Autism Spectrum Disorder (ASD) is an early-onset and lifelong neurodevelopmental condition characterized by social communication and social skill deficits, restricted interests, and repetitive behaviors (Diagnostic and Statistical Manual of Mental Disorders, Fifth Edition (DSM-5)) [1]. Recent data report a 4.3:1 male to female ratio for this disorder, with a higher percentage of females meeting criteria for intellectual disability [2]. A growing body of research has investigated sex differences in phenotypic presentation in individuals with ASD and the findings of these studies are mixed [3,4,5,6,7,8,9,10,11,12,13,14,15,16,17,18,19].

The majority of studies have described lower cognitive and language skills [3,4,5,6,7], greater impairment in social communication skills [5,6,7,8,9], fewer restricted and repetitive behaviors (RRBs) [4,7,9,10,11], lower adaptive skills [5,6], and greater problem behaviors [6,7] in females with ASD.

On the other hand, other studies have reported that autistic females show less verbal and nonverbal communicative difficulties [12], no differences in adaptive skills [13,14,15,16], greater interest in social relationships and friendships, better imagination skills, and fewer, or at least less, atypical RRBs compared to males [12,17,18,19]. It is worth noting that these sex differences in symptoms presentation may represent one of the reasons why autism can be misdiagnosed or underdiagnosed in females [20].

Over the past few years, studies have increasingly focused on investigating sex differences in RRBs in this clinical population. RRBs specifically include a broad category of behaviors: restricted interests (atypical for content and intensity), repetitive use of the objects, stereotyped language, repetitive motor mannerisms, insistence on sameness, unusual sensory behaviors, and strict adherence to non-functional routines or rituals [1]. Available findings on sex difference in RRBs are inconsistent. In fact, some studies reported fewer RRBs in females [6,8,9,10,11,12,17,18,19,21,22,23,24,25], whereas others did not find significant sex differences [15,26,27,28,29,30,31].

These conflicting results may be due to differences in sample size (e.g., small female sample size), ascertainment of the study population, and methods of evaluation. To date, few studies have used specific measures (e.g., Repetitive Behavior Scale Revised (RBS-R)) to assess sex differences in RRBs in this population [6,22,27,29,30,31]. The majority of the studies have investigated RRBs through instruments that do not give an extensive evaluation of these behaviors, such as direct observation, the Autism Diagnostic Observation Schedule Generic (ADOS-G) [32] and the ADOS Second Edition (ADOS-2) [33] RRB domain, and the Autism Diagnostic Interview—Revised RRB items or domain [6,9,10,12,17,18,19,23,25,26,28,34,35,36]. For example, Knutsen et al. [28] did not find any sex difference in RRBs through the use of the ADOS-2 in a sample of 1024 ASD children selected from the Autism Treatment Network (ATN) registry. It has to be noted that these authors identified as the main limit of their study the employment of the ADOS-2 to assess RRBs instead of a specific measure (e.g., the Repetitive Behavior Scale Revised (RBS-R) or the Repetitive Behavior Scale for Early Childhood (RBS-EC) [37,38]. In particular, the authors stated that ADOS-2 “does not provide a comprehensive assessment of RRBs” [28]. Moreover, given that RRBs are symptoms that may appear just in certain conditions (i.e., excitement, agitation, frustration, fear), they can be hardly captured by the administration of the ADOS-2 which occurs in a restricted time and in a specific setting [39].

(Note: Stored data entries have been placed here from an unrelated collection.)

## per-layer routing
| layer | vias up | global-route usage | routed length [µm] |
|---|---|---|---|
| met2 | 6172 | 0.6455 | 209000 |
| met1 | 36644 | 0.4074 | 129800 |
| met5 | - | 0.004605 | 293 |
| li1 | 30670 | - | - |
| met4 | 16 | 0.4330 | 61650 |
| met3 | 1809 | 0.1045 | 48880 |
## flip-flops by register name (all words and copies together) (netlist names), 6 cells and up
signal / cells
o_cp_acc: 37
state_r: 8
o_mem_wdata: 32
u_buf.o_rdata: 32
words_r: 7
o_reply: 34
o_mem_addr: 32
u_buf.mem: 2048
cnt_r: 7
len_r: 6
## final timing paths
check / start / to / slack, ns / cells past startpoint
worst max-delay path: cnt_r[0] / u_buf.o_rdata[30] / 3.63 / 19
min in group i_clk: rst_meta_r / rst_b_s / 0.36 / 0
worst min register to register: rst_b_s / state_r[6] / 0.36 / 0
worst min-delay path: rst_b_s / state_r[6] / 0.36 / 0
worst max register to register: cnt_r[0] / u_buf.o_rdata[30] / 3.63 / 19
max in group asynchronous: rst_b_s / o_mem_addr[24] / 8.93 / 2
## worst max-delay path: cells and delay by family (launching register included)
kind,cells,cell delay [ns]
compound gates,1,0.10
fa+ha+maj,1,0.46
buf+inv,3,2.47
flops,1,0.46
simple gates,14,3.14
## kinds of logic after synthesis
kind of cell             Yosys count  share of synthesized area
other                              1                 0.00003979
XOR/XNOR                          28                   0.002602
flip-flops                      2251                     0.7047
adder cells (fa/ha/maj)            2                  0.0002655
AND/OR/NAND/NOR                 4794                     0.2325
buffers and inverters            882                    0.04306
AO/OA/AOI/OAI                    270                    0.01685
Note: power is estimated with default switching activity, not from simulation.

Moreover, in order to characterize the sex differences in the phenotypic presentation of ASD, a number of studies investigated the level of adaptive behavior between the different sexes in the autistic population without consistent results [5,6,15,25,40]. For example, Maravic et al. [15] reported similar results in both sexes within a sample of 108 individuals with ASD, even if a trend of better functioning characterized females. On the contrary, in a study of Ratto et al. [25], a significant impairment in daily living skills was reported by parents of females with ASD. Even in this case, the inconsistent findings have been addressed to methodological issues such as different inclusion criteria of the samples (i.e., age, co-occurring conditions).

Regarding the relationship between RRBs and adaptive functioning in ASD, several studies have shown that the presence of RRBs can have a negative impact on the level of functioning in this clinical population [10,40,41,42,43,44,45,46,47,48]. These studies have been driven by the hypothesis that the presence of RRBs affects the individual’s ability to maintain attention on activities that promote development, thus leading to a delay in different skills (e.g., social, communication, cognitive). Furthermore, there is evidence that the presence of RRBs during preschool years predicts poorer adaptive abilities in later childhood [48]. To our knowledge, most of the studies investigating sex differences in this clinical population have not specifically focused on the relationship between adaptive skills and RRBs, but they have generally investigated the relation between adaptive functioning and ASD core symptoms (i.e., social communication and social skill deficits, restricted interests, and repetitive behaviors), including RRBs in this broad category of symptoms [15,49].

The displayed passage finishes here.